Using optical cameras with the option of registering projections of an atlas to the optical images is a cost-effective method and has many advantages over scan planning using an additional CT scan. First, the limited tissue contrast in a CT scan may hamper accurate localization for many organs, whereas our atlas images are already presegmented. Furthermore, X-ray imaging exposes the animal to an extra radiation dose [2729]. Another advantage of recording optical images is that, after correcting for differences in positioning and distortion of the lens, they can be related directly to images obtained using other optical modalities such as bioluminescence or fluorescence. Additional CT scans or scans from other anatomic modalities can be useful in particular for the localization of activity in unknown internal structures such as a tumour.

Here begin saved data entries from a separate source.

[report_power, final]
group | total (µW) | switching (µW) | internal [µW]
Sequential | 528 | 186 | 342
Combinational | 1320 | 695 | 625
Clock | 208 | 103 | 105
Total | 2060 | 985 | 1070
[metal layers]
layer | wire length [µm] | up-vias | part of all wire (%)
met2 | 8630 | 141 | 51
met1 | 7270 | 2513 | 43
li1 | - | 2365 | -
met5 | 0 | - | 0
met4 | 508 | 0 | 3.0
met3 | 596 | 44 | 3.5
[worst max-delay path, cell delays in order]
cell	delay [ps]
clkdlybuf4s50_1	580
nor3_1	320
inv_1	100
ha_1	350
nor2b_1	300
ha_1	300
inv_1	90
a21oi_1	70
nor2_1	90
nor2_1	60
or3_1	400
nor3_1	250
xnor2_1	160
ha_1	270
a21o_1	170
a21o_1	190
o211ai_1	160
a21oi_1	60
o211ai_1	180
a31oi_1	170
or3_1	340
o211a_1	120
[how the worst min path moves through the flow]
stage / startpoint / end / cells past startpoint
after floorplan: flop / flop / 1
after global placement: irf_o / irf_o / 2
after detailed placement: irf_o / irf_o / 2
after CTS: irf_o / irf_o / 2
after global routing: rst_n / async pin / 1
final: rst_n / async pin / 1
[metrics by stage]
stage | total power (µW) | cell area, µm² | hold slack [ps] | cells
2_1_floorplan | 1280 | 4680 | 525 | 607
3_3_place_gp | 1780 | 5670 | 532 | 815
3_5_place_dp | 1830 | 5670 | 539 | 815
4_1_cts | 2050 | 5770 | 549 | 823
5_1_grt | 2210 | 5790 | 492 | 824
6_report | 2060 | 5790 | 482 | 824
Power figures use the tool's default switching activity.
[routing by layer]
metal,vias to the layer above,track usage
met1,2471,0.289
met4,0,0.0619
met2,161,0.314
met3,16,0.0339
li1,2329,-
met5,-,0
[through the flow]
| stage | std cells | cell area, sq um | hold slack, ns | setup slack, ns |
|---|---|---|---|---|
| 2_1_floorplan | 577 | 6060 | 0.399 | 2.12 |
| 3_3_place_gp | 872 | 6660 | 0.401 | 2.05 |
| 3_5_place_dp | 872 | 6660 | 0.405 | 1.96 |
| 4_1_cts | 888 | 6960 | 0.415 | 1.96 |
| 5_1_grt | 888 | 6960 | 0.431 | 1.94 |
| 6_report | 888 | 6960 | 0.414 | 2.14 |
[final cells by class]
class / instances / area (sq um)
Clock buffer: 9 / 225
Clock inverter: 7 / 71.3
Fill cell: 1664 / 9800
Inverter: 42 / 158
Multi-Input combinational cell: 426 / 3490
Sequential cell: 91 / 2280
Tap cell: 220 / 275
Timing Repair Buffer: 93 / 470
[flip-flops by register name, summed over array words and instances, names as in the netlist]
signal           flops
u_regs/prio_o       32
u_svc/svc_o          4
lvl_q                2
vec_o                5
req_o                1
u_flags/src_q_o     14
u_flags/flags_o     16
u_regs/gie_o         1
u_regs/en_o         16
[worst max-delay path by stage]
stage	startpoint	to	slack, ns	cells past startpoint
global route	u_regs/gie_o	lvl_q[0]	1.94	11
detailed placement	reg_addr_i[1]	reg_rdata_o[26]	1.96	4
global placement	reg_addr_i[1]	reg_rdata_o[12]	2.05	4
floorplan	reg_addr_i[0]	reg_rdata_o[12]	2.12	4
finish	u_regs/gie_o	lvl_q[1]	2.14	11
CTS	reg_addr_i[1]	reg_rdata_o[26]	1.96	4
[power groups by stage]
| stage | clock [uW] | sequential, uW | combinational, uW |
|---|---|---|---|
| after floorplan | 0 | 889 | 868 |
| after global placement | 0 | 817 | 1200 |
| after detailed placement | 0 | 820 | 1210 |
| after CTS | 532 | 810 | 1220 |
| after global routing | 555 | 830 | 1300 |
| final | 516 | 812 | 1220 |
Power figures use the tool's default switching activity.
## config.mk

```make
export PLATFORM = sky130hd
export DESIGN_NAME = sclk_mode_detect
export DESIGN_NICKNAME = d
export VERILOG_FILES = /design/src/rtl/scm_pkg.sv /design/src/rtl/scm_sync.sv /design/src/rtl/scm_bclk_gen.sv /design/src/rtl/scm_mode_fsm.sv /design/src/rtl/sclk_mode_detect.sv
export SDC_FILE = /design/constraint.sdc
export NUM_CORES = 1
export LEC_CHECK = 0
export BUFFER_PORTS_ARGS = -buffer_cell sky130_fd_sc_hd__buf_2
export CORE_AREA = 2 2 51 53
export CTS_BUF_LIST = sky130_fd_sc_hd__clkbuf_16
export DETAILED_ROUTE_END_ITERATION = 8
export DIE_AREA = 0 0 53 55
export SYNTH_ARGS = -nofsm -noshare
export SYNTH_HDL_FRONTEND = slang
export SYNTH_SLANG_ARGS = --single-unit
```

## constraint.sdc

```tcl
create_clock -name clk -period 2.2 [get_ports clk]
set_input_delay 0.22 -clock clk [delete_from_list [all_inputs] [get_ports clk]]
set_output_delay 0.22 -clock clk [all_outputs]
set_load 0.1 [all_outputs]
```
`config.mk`:
```
export PLATFORM = sky130hd
export DESIGN_NAME = gc_copyback_ctrl
export DESIGN_NICKNAME = d
export VERILOG_FILES = /design/src/rtl/gc_cb_pkg.sv /design/src/rtl/gc_page_picker.sv /design/src/rtl/gc_delay_timer.sv /design/src/rtl/gc_copyback_ctrl.sv
export SDC_FILE = /design/constraint.sdc
export NUM_CORES = 1
export LEC_CHECK = 0
export BUFFER_PORTS_ARGS = -buffer_cell sky130_fd_sc_hd__buf_2
export CORE_MARGIN = 2
export CORE_UTILIZATION = 55
export DETAILED_ROUTE_END_ITERATION = 7
export HOLD_SLACK_MARGIN = 0.02
export MAX_ROUTING_LAYER = met4
export PLACE_DENSITY = 0.78
export SLEW_MARGIN = 25
export SYNTH_ARGS = -nofsm -noshare
export SYNTH_HDL_FRONTEND = slang
export SYNTH_SLANG_ARGS = --single-unit
```
`constraint.sdc`:
```
create_clock -name clk_i -period 3.35 [get_ports clk_i]
set_clock_uncertainty 0.2 [all_clocks]
set_input_delay 0.1675 -clock clk_i [delete_from_list [all_inputs] [get_ports clk_i]]
set_output_delay 0.1675 -clock clk_i [all_outputs]
set_load 0.005 [all_outputs]
```
File: config.mk
export PLATFORM = sky130hd
export DESIGN_NAME = loop_branch_resolver
export DESIGN_NICKNAME = d
export VERILOG_FILES = /design/src/rtl/lbr_pkg.sv /design/src/rtl/lbr_count_unit.sv /design/src/rtl/lbr_cond_unit.sv /design/src/rtl/lbr_target_unit.sv /design/src/rtl/loop_branch_resolver.sv
export SDC_FILE = /design/constraint.sdc
export NUM_CORES = 1
export LEC_CHECK = 0
export BUFFER_PORTS_ARGS = -buffer_cell sky130_fd_sc_hd__buf_2
export CAP_MARGIN = 30
export CORE_AREA = 2 2 202 204
export DETAILED_ROUTE_END_ITERATION = 8
export DIE_AREA = 0 0 204 206
export GPL_ROUTABILITY_DRIVEN = 1
export PLACE_DENSITY = 0.75
export RECOVER_POWER = 25
export SLEW_MARGIN = 20
export SYNTH_ARGS = -nofsm -noshare
export SYNTH_HDL_FRONTEND = slang
export SYNTH_HIERARCHICAL = 1
export SYNTH_SLANG_ARGS = --single-unit
export TNS_END_PERCENT = 20
File: constraint.sdc
create_clock -name clk -period 11.4 [get_ports clk]
set_input_delay 2.28 -clock clk [delete_from_list [all_inputs] [get_ports clk]]
set_output_delay 2.28 -clock clk [all_outputs]
set_load 0.01 [all_outputs]
File: src/rtl/lbr_pkg.sv
package lbr_pkg;

  typedef enum logic [1:0] {
    SZ_16  = 2'd0,
    SZ_32  = 2'd1,
    SZ_64  = 2'd2,
    SZ_64X = 2'd3
  } size_e;

  typedef enum logic [1:0] {
    VAR_PLAIN   = 2'd0,
    VAR_WHILE_Z = 2'd1,
    VAR_WHILE_NZ = 2'd2,
    VAR_ALT     = 2'd3
  } variant_e;

  typedef enum logic [1:0] {
    MODE_REAL = 2'd0,
    MODE_PROT = 2'd1,
    MODE_LONG = 2'd2,
    MODE_ALT  = 2'd3
  } mode_e;

endpackage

In this study we used a basic atlas containing brain, heart, lungs, liver, spleen and kidneys, based on a mouse MRI scan. In practice, the localization of the organs worked well in most scans, especially since the posture of the animal was chosen to be close to that of the mouse in the MRI scan. More extensive in vivo position verification may be an interesting subject for future studies. In addition, atlases and anatomical images based on MRI or other modalities are being created, in which the animals can be placed in many different postures. Furthermore, other atlases of mice and rats are available [3035]. Even when using accurate atlases, small localization errors may remain as a result of individual differences or pathologies. An atlas that can be automatically deformed to match the optical image, based on thin-plate spline deformations, is currently being investigated [36, 37].

Conclusion

Focused multi-pinhole geometries combined with an XYZ translation stage give the opportunity to acquire a high number of counts from the organ of interest. As a result, much smaller pinholes can be used to obtain ultra-high-resolution SPECT images or images with reduced noise. The results of the present study show that count yield increases dramatically when targeting is applied, which results in new opportunities for fast dynamic imaging of tumours or organs. This new method could also be applied to increasing throughput or to reducing radiation doses. We have developed a fast and user-friendly tool for estimating organ positions based on optical images and optional atlases. This tool allows maximal benefit to be obtained from the unique advantages of SPECT with focused multi-pinhole collimators.